The Bottom Line / He who pays the piper
After a campaign of many many years, accountant general Nir Gilad sent a letter to the Defense Ministry's director general, congratulating him on the appointment of the Defense Ministry's new accountant general - who is to be a treasury worker.
They drank a toast yesterday in the accountant general's office at the Finance Ministry. After a campaign of many many years, accountant general Nir Gilad sent a letter to the Defense Ministry's director general, congratulating him on the appointment of the Defense Ministry's new accountant general - who is to be a treasury worker. Hemi Morag will work alongside the incumbent Shaul Gal for two months, taking up full responsibilities in May.
Until now, the Defense Ministry's accountant has been a Defense Ministry employee, so that he could not stand up to the pressures of the chief of staff, the director general or the minister. But from now on, his promotion and success will depend on the treasury, which will vastly improve his control and supervision.
In the current situation, the defense budget has been all "wrapped up", that is the vast annual expenditure - NIS 42 billion - could be spent exactly the way the establishment wanted. The ministry could, for example, spend more on work conditions and buildings, and less on its forces and supplies, and then go to the treasury to argue for more. It could sign up for long-term development plans, thereby "tying" the hands of the Finance Ministry struggling to save money. The Defense Ministry has become expert in using 100 percent of its budget by passing sums around from one item to another, a ploy that is forbidden in every other government office.

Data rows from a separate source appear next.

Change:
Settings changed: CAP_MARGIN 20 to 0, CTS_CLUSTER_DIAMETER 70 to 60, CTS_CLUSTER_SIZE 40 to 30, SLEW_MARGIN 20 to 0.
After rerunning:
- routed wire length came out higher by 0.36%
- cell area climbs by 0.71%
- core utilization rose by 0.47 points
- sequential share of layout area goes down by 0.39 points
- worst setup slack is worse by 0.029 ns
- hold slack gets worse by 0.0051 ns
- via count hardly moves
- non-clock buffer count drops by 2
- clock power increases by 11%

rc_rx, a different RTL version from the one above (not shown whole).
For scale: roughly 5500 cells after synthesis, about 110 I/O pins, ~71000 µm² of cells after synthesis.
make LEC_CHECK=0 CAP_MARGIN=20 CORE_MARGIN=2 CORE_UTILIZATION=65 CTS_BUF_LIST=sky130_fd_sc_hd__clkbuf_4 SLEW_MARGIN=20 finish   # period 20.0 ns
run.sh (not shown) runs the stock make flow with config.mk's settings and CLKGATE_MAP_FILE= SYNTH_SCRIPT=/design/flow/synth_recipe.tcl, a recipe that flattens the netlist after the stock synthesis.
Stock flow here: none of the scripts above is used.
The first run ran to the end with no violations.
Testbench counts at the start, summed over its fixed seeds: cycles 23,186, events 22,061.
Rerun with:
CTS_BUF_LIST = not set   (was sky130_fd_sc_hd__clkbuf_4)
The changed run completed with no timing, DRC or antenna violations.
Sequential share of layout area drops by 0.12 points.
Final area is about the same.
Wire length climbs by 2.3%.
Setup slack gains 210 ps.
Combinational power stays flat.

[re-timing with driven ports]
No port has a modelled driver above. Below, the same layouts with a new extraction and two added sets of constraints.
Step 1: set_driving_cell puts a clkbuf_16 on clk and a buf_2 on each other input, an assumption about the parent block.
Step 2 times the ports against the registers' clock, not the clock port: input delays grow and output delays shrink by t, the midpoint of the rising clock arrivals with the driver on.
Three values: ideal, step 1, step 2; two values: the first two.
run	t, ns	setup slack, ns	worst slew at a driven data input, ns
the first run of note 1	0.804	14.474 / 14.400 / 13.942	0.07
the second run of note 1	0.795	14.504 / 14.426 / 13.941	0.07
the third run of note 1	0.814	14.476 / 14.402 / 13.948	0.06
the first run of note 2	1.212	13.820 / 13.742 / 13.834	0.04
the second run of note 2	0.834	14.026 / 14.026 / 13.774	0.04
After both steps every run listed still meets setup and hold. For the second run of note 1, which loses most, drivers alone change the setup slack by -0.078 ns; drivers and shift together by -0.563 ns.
Source: an optimization exercise on an open RTL-to-GDS flow (aim: small area, a short achievable clock period and few clock cycles). Production flows keep margins and buffers that such runs may drop.
Where RTL was checked, it was by simulation tests only, not by an equivalence proof against the original.
Only the layout flow was run in runs 1, 2 and 6; the RTL was not checked for function there.
No run shown here takes its clock network from TritonCTS; it comes from the design's own scripts or RTL.
The flow treats the clock pin as an ideal source. Dropping or thinning the clock tree relies on that and would not hold on a real chip.
Power figures rest on the tool's default switching activity, not on a simulated workload.

**flow/config.mk**
```make
export PLATFORM = sky130hd
export DESIGN_NAME = daly_rx
export DESIGN_NICKNAME = daly_rx
export VERILOG_FILES = /design/flow/design.v
export SDC_FILE = /design/flow/constraint.sdc
export NUM_CORES = 4
export LEC_CHECK = 0
export ABC_AREA = 1
export CAP_MARGIN = 20
export CORE_MARGIN = 2
export CORE_UTILIZATION = 55
export PLACE_DENSITY = 0.65
export SETUP_SLACK_MARGIN = 4.45
export SLEW_MARGIN = 20
```
**flow/constraint.sdc**
```tcl
create_clock -name core_clock -period 6.5 [get_ports {clk}]
set_input_delay 1.3000 -clock core_clock [delete_from_list [all_inputs] [get_ports {clk}]]
set_output_delay 1.3000 -clock core_clock [all_outputs]
set_load 0.01 [all_outputs]
```
**flow/design.v**
```verilog
module daly_rx (
    input  wire        clk,
    input  wire        rst,
    input  wire        start_valid,
    output wire        start_ready,
    input  wire [7:0]  start_cmd,
    input  wire [7:0]  start_n,
    input  wire        start_w2,
    input  wire [7:0]  start_count,
    input  wire        rx_valid,
    output wire        rx_ready,
    input  wire [7:0]  rx_data,
    input  wire        rx_last,
    input  wire        rx_ctl,
    output wire        item_valid,
    input  wire        item_ready,
    output wire [15:0] item_data,
    output wire        log_valid,
    output wire        log_kind,
    output wire [7:0]  log_a,
    output wire [7:0]  log_b,
    output wire        done,
    output wire [7:0]  done_frames,
    output wire [7:0]  done_items,
    output wire [2:0]  done_detail
);
    localparam D_NONE      = 3'd0;
    localparam D_READ_ERR  = 3'd1;
    localparam D_NO_DATA   = 3'd2;
    localparam D_SHORT     = 3'd3;
    localparam D_CHECKSUM  = 3'd4;
    localparam D_COMMAND   = 3'd5;
    reg        sr;             
    reg        rdy;            
    reg        rx_on;          
    reg        done_r;
    reg        emit;           
    reg [2:0]  nx;             
    reg [7:0]  x_cmd;
    reg        x_w2;
    reg [7:0]  rem;            
    reg [7:0]  nleft;          
    reg [3:0]  bc;             
    reg [7:0]  d_r;            
    reg        v_r;            
    reg        s_r;            
    reg        k_r;            
    reg [7:0]  sum_s;
    reg [2:0]  sum_c;
    reg        eq_r;           
    reg        cmd_ok;
    reg [7:0]  idx;            
    reg [7:0]  pb [0:6];       
    reg [15:0] itm;            
    reg [7:0]  frames;
    reg [7:0]  series;
    reg [7:0]  la;             
    reg [2:0]  detail;
    reg        log_v;
    reg        log_k;
    assign start_ready = sr;
    assign rx_ready    = rdy;
    assign item_valid  = emit;
    assign item_data   = itm;
    assign log_valid   = log_v;
    assign log_kind    = log_k;
    assign log_a       = la;
    assign log_b       = idx;
    assign done        = done_r;
    assign done_frames = frames;
    assign done_items  = series;
    assign done_detail = detail;
    wire start_take = start_valid && sr;
    wire take  = rx_valid && rdy;
    wire b12   = (bc == 4'd12);
    wire [3:0] bc1 = bc + 4'd1;
    wire short = take && !rx_ctl && !b12 && rx_last;
    wire rx_on_n = rx_on && nleft != 8'd0 &&
                   !(take && (rx_ctl || (b12 ? nleft == 8'd1 : rx_last)));
    wire e_r   = v_r && (bc == 4'd0);      
    wire       first = (bc == 4'd0);
    wire [7:0] cs = first ? 8'd0 : sum_s;
    wire [2:0] cc = first ? 3'd0 : sum_c;
    wire [2:0] ch0 = {1'b0, cs[1:0]} + {1'b0, rx_data[1:0]};
    wire [2:0] ch1 = {1'b0, cs[3:2]} + {1'b0, rx_data[3:2]} + {2'd0, cc[0]};
    wire [2:0] ch2 = {1'b0, cs[5:4]} + {1'b0, rx_data[5:4]} + {2'd0, cc[1]};
    wire [1:0] ch3 = cs[7:6] + rx_data[7:6] + {1'b0, cc[2]};
    wire [7:0] sum_r = sum_s + {1'b0, sum_c[2], 1'b0, sum_c[1], 1'b0, sum_c[0], 2'b0};
    wire eq    = (rx_data == sum_r);
    wire more  = (rem != 8'd0);
    wire lk    = take && b12 && cmd_ok && more && eq;
    wire [7:0] frames1 = frames + 8'd1;
    wire mm    = (idx != frames1);
    wire emit_take = emit && item_ready;
    wire last_item = (rem == 8'd1) || (nx == (x_w2 ? 3'd3 : 3'd7));
    wire emit_n    = lk || (emit && !(item_ready && last_item));
    wire fin_n     = !rx_on_n && !emit_n && !take;
    wire [3:0] freed = x_w2 ? {nx, 1'b0} : {1'b0, nx};
    wire stall_n = emit && (b12 || bc >= freed + 4'd4);
    wire [15:0] item_sel = x_w2 ? {pb[{nx[1:0], 1'b0}], pb[{nx[1:0], 1'b1}]}
                                : {{8{pb[nx][7]}}, pb[nx]};
    always @(posedge clk) begin
        if (take) begin
            bc    <= b12 ? 4'd0 : bc1;
            if (b12)
                log_k <= 1'b1;
            sum_s <= {ch3, ch2[1:0], ch1[1:0], ch0[1:0]};
            sum_c <= {ch2[2], ch1[2], ch0[2]};
        end
        eq_r <= eq;
        d_r <= take ? rx_data : 8'd0;
        v_r <= !rst && take;
        s_r <= !rst && short;
        k_r <= !rst && take && rx_ctl;
        if (v_r) begin
            if (bc == 4'd3)
                cmd_ok <= (d_r == x_cmd);
            if (bc == 4'd5)
                idx <= d_r;
            if (bc == 4'd6)  pb[0] <= d_r;
            if (bc == 4'd7)  pb[1] <= d_r;
            if (bc == 4'd8)  pb[2] <= d_r;
            if (bc == 4'd9)  pb[3] <= d_r;
            if (bc == 4'd10) pb[4] <= d_r;
            if (bc == 4'd11) pb[5] <= d_r;
            if (bc == 4'd12) pb[6] <= d_r;
        end
        if (e_r) begin
            nleft <= nleft - 8'd1;
            if (!eq_r)
                detail <= D_CHECKSUM;
            else if (!cmd_ok)
                detail <= D_COMMAND;
            else
                frames <= frames1;
        end
        if (k_r)
            detail <= d_r[0] ? D_READ_ERR : D_NO_DATA;
        if (s_r) begin
            log_k  <= 1'b0;
            detail <= D_SHORT;
            idx    <= 8'd0;
        end
        la <= s_r ? {4'd0, bc} : frames1;
        if (!emit || item_ready)
            itm <= item_sel;
        if (!emit)
            nx <= lk ? 3'd1 : 3'd0;
        if (emit_take) begin
            series <= series + 8'd1;
            rem    <= rem - 8'd1;
            nx     <= nx + 3'd1;
        end
        if (start_take) begin
            x_cmd  <= start_cmd;
            x_w2   <= start_w2;
            rem    <= start_count;
            nleft  <= start_n;
            bc     <= 4'd0;
            frames <= 8'd0;
            series <= 8'd0;
            detail <= D_NONE;
        end
    end
    always @(posedge clk) begin
        emit  <= !rst && emit_n;
        log_v <= !rst && (s_r || (lk && mm));
    end
    always @(posedge clk) begin
        if (rst) begin
            sr     <= 1'b1;
            rdy    <= 1'b0;
            rx_on  <= 1'b0;
            done_r <= 1'b0;
        end else begin
            if (start_take) begin
                sr     <= 1'b0;
                rdy    <= 1'b1;
                rx_on  <= 1'b1;
                done_r <= 1'b0;
            end else if (!sr) begin
                rx_on  <= rx_on_n;
                rdy    <= rx_on_n && !stall_n;
                done_r <= fin_n;
                sr     <= fin_n;
            end else begin
                done_r <= 1'b0;
            end
        end
    end
endmodule
```
**flow/flow/run.sh**
```bash
#!/bin/bash
# The standard ORFS layout, with two changes: the ports get plain buf_2
# buffers, and the clock tree is built by hand (flow/manual_cts_inv.tcl, run as
# ORFS's PRE_CTS hook) as two levels of clkinv_16 inverters.
set -euo pipefail
here=$(cd "$(dirname "${BASH_SOURCE[0]}")" && pwd)
export BUFFER_PORTS_ARGS="-buffer_cell sky130_fd_sc_hd__buf_2"
export PRE_CTS_TCL="$here/manual_cts_inv.tcl"
bash standard.sh > standard.log 2>&1
```
**flow/flow/manual_cts_inv.tcl**
```tcl
# PRE_CTS_TCL hook: builds the clock tree by hand and leaves ORFS's
# clock_tree_synthesis with nothing to do. The clock port drives four root
# clkinv_16 inverters; each drives two leaf clkinv_16 inverters, and each
# leaf drives the flip-flops of one placement region (regions made by
# splitting the flip-flops at the median, along the wider side, again and
# again). Every register sits two inversions from the clock port, so it
# sees the clock's own polarity. The rest of the CTS step (legalizing,
# timing repair) runs as usual.

# Splits items {x y ...} into k groups by recursive median bisection.
proc mct_bisect {items k} {
  if {$k <= 1 || [llength $items] < 2} { return [list $items] }
  set xs [lsort -integer [lmap i $items {lindex $i 0}]]
  set ys [lsort -integer [lmap i $items {lindex $i 1}]]
  set dx [expr {[lindex $xs end] - [lindex $xs 0]}]
  set dy [expr {[lindex $ys end] - [lindex $ys 0]}]
  set sorted [lsort -integer -index [expr {$dx >= $dy ? 0 : 1}] $items]
  set k1 [expr {$k / 2}]
  set n1 [expr {[llength $sorted] * $k1 / $k}]
  return [concat [mct_bisect [lrange $sorted 0 [expr {$n1 - 1}]] $k1] \
                 [mct_bisect [lrange $sorted $n1 end] [expr {$k - $k1}]]]
}

proc mct_centroid {grp} {
  set sx 0
  set sy 0
  foreach s $grp {
    incr sx [lindex $s 0]
    incr sy [lindex $s 1]
  }
  return [list [expr {$sx / [llength $grp]}] [expr {$sy / [llength $grp]}]]
}

proc mct_add_buf {block master name loc innet} {
  set inst [odb::dbInst_create $block $master $name]
  $inst setLocation {*}$loc
  $inst setPlacementStatus PLACED
  set net [odb::dbNet_create $block "${name}_net"]
  $net setSigType CLOCK
  [$inst findITerm A] connect $innet
  [$inst findITerm $::mct_out] connect $net
  return $net
}

proc manual_clock_tree {nroot nleaf bufname} {
  set block [ord::get_db_block]
  set master [[ord::get_db] findMaster $bufname]
  set clknet [$block findNet clk]
  set sinks {}
  foreach it [$clknet getITerms] {
    lassign [[$it getInst] getLocation] x y
    lappend sinks [list $x $y $it]
  }
  set leaves [mct_bisect $sinks $nleaf]
  set litems {}
  set i 0
  foreach grp $leaves {
    lappend litems [list {*}[mct_centroid $grp] $i]
    incr i
  }
  set r 0
  foreach rgrp [mct_bisect $litems $nroot] {
    set rnet [mct_add_buf $block $master "clkinvroot_$r" [mct_centroid $rgrp] $clknet]
    foreach l $rgrp {
      set i [lindex $l 2]
      set grp [lindex $leaves $i]
      set lnet [mct_add_buf $block $master "clkinvleaf_$i" [lrange $l 0 1] $rnet]
      foreach s $grp {
        set it [lindex $s 2]
        $it disconnect
        $it connect $lnet
      }
      puts "manual clock tree: clkinvroot_$r -> clkinvleaf_$i -> [llength $grp] clock pins"
    }
    incr r
  }
}

set ::mct_out Y
manual_clock_tree 4 8 sky130_fd_sc_hd__clkinv_16
set_propagated_clock [all_clocks]
rename clock_tree_synthesis orfs_clock_tree_synthesis_unused
proc clock_tree_synthesis {args} {
  puts "clock_tree_synthesis skipped: the clock tree was built by the PRE_CTS hook"
}
# cts.tcl runs repair_clock_inverters after this hook; it would clone the
# tree's inverters next to every register. The design has no other clock
# inverters, so it has nothing else to do.
rename repair_clock_inverters orfs_repair_clock_inverters_unused
proc repair_clock_inverters {args} {
  puts "repair_clock_inverters skipped: the clock tree was built by the PRE_CTS hook"
}
```
**flow/standard.sh**
```bash
#!/bin/bash
# synth_recipe.tcl (not shown) runs the flow's synth.tcl, then flattens the netlist and writes it again
# the make line also repeats each setting of config.mk as NAME=value (left out here)
make -C /OpenROAD-flow-scripts/flow DESIGN_CONFIG=/design/flow/config.mk WORK_HOME=/design/flow/orfs CLKGATE_MAP_FILE= SYNTH_SCRIPT=/design/flow/synth_recipe.tcl "${@:-finish}"
```
==> results of run 1 <==
[state kept, by name (all words and copies together), names as in the netlist, 3 cells and up]
register  cells
la            8
nleft         8
idx           8
sum_s         8
x_cmd         8
frames        8
pb           56
detail        3
itm          16
d_r           8
bc            4
rem           8
series        8
sum_c         3
nx            3
[metrics by stage]
stage          area [um^2]  hold slack (ns)
3_3_place_gp          8920            0.435
6_report             10100            0.460
4_1_cts               9790            0.464
3_5_place_dp          8920            0.456
5_1_grt              10100            0.488
2_1_floorplan         8350            0.454
[repair_timing]
action                     CTS  global route
setup buffers               23            23
pin swaps                   34            31
gates resized for setup     68            50
gates cloned                 3             2
setup endpoints to repair  127            69
[power by group through the flow]
stage / registers (mW) / clock network (mW) / logic (mW)
2_1_floorplan: 1.26 / 0 / 0.154
3_3_place_gp: 1.26 / 0 / 0.220
3_5_place_dp: 1.26 / 0 / 0.230
4_1_cts: 1.24 / 0.599 / 0.258
5_1_grt: 1.24 / 0.652 / 0.309
6_report: 1.24 / 0.590 / 0.275
[cell type report]
type / instances / area [um^2]
flip-flops and latches: 170 / 4550
fillers: 1139 / 4390
multi-input cells: 561 / 3500
repair buffers: 142 / 936
inverters: 135 / 901
well taps: 184 / 230
repair inverters: 2 / 22.5
[layout by cell type, fill, tap and decap left out, types with 10 or more instances in the layout]
master / instances
o221ai_1: 10
ha_1: 21
a21oi_1: 39
xor2_1: 10
nand2_1: 161
nor2_1: 78
edfxtp_1: 112
dfxtp_1: 47
nand3_1: 33
buf_4: 44
xnor2_1: 11
clkinv_16: 13
o211ai_1: 15
inv_1: 103
inv_2: 13
o21ai_0: 65
buf_2: 87
[cell families after synthesis]
group | Yosys count | synth area share (%)
mux | 1 | 0.122
buf+inv | 145 | 6.88
fa+ha+maj | 33 | 5.60
compound gates | 162 | 11.7
xor+xnor | 25 | 2.68
flops | 170 | 55.3
simple gates | 337 | 17.7
[worst max-delay path by stage]
stage,end,from,slack (ns),cells after the start
after floorplan,sum_s[5],rx_data[4],4.08,4
after global placement,rem[6],start_valid,3.55,5
after detailed placement,nleft[5],start_valid,3.47,5
after CTS,sum_s[3],rx_data[2],4.11,5
after global routing,log_v,rx_data[2],4.01,12
final,sum_s[3],rx_data[2],4.07,5
[metal layers]
| metal | GRT usage, % | part of all wire [%] | vias up |
|---|---|---|---|
| met5 | 0 | 0 | - |
| met4 | 3.81 | 1.7 | 0 |
| met3 | 2.85 | 8.2 | 27 |
| met2 | 42.7 | 48 | 319 |
| met1 | 38.0 | 42 | 3134 |
| li1 | - | - | 3197 |
[critical path, cell delays in order]
cell	delay, ns
buf_12	0.09
inv_12	0.03
fa_2	0.34
fa_2	0.54
inv_1	0.04
==> impl_metrics.json, run 1 <==
{
  "ys_ff_latch": 170,
  "skew_ns": 0.00918,
  "overflow": 0,
  "stdcell_count": 1194,
  "ant_nets": 0,
  "dieWidth_um": 126,
  "synth_warnings": 2,
  "cap_violations": 0,
  "rsz0062_at_grt": "yes",
  "grt_usage_pct": 25.8,
  "whs_endpoint": "detail[2]",
  "grt_start_max_net_pins": 37,
  "reg2reg_depth": 7,
  "initial_core_util_pct": 56.3,
  "syn_nets": 946,
  "first_iter_violations": 598,
  "fin_nets": 1085,
  "numPortBuffers": 96,
  "dp_hpwl_um": 14500,
  "reg2reg_slack_ns": 4.23,
  "crit_type": "in -> reg",
  "drv_slew": 0,
  "synthArstFlopShare_pct": 0,
  "internal_power_mw": 1.47,
  "syn_avg_cell_area_um2": 9.37,
  "critPathLaunchType": "input pin",
  "required_ns": 6.40,
  "vias_per_cell": 5.59,
  "fp.dieH_um": 126,
  "syn_inst": 873,
  "comb_power_share_pct": 13.0,
  "drc_errors": 0,
  "fin_ws_ns": 4.07,
  "area_delta_synth_final_pct": 24.0,
  "ys.flop_type": "edfxtp_1",
  "clk_latency_ns": 0.14,
  "r2r-end": "sum_s[3]",
  "dieArea_um2": 15900,
  "avgRoutedWirePerCell_um": 17.8,
  "diodes": 0,
  "finalHoldViolations": 0,
  "synth_cell_types": 44,
  "tns_ns": 0,
  "syn_area_um2": 8180,
  "hold_class": "reg -> reg",
  "max-slew-margin-rel_pct": 34.3,
  "switching_share_pct": 30.2,
  "fmax_ghz": 0.411,
  "run_status": "no timing/DRC/antenna violations",
  "power.share.clock_pct": 28.0,
  "antenna_found_initial": 0,
  "ys_seq_area_share_pct": 55.3,
  "dpl.cell_count": 1131,
  "first_global_vias": 6309,
  "post-place-ws_ns": 3.47,
  "gp_congestion": 0.890,
  "irDropWorstVdd_uv": 158,
  "post-synth-top-area-cell": "edfxtp_1",
  "rows": 44,
  "drt_pre_antenna_iters": 5,
  "tightest_slew_ns": 0.980,
  "io_pins": 97,
  "hp-start": "detail[2]",
  "p_seq_share_pct": 58.9,
  "num_vias": 6677,
  "min_delay_path_depth": 2,
  "setup_viol": 0,
  "routed_wl_um": 21200,
  "reg2reg_from": "bc[0]",
  "yosysTopAreaCellShare_pct": 41.1,
  "power.switching_mw": 0.635,
  "endpoint_kind": "flip-flop",
  "arrival_ns": 2.33,
  "critPathMaxFanout": 2,
  "final_util_pct": 69.8,
  "holdBufCountCts": 0,
  "clk_pin_slew_ns": 0.06,
  "period_share_pct": 37.4,
  "yosys-top-cells-area": "edfxtp_1, dfxtp_1, nand2_1",
  "core-area_um2": 14500,
  "synth_common_cells": "nand2_1, inv_1, edfxtp_1",
  "power_density_nw_per_um2": 207,
  "synth_most_common_cell": "nand2_1",
  "p_total_mw": 2.10,
  "min_period_ns": 2.43,
  "p_leak_nw": 4.25,
  "drive_gt1_share_pct": 26.4,
  "grt_pass1_wl_um": 33200,
  "synth_edf_count": 112
}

The state of the Defense Ministry is not healthy for other reasons too. Heading its economic section is Brigadier General Muli Ben Zvi, who wears two hats. As an army man he is the chief of staff's economic adviser, but he is also head of the ministry's budget division, which is a civilian role. Most of the budget division in the ministry is manned by army personnel.
As a result, the ministry's director general, Amos Yaron, cannot control the budget as required, nor can Defense Minister Shaul Mofaz. The ones in control of the purse strings are the chief of staff and his army men - and this is inappropriate. For example, it was Ehud Barak, as chief of staff, who decided to buy two submarines from Germany and not the minister, because Barak had allocated the money from the budget. It is best that the budget is controlled by a civilian, and that his or her workers are civilians too, so
that the minister and his director general can wrest control of the army back into their hands, as it should be in a democracy.
If the Defense Ministry's accountant had been a treasury employee, then the army wouldn't have been able to make a mockery of all the acceptable norms. It would not have been able to print its own budget booklet as it did two months ago, nor would it have been able to avoid paying full health tax on all its employees. And Nir Gilad would eventually have received an actuarial report on the pension liabilities for workers in the ministry and army personnel - and these are only some of the examples that have recently highlighted the flawed management of state money and the vast potential mission awaiting the state comptroller.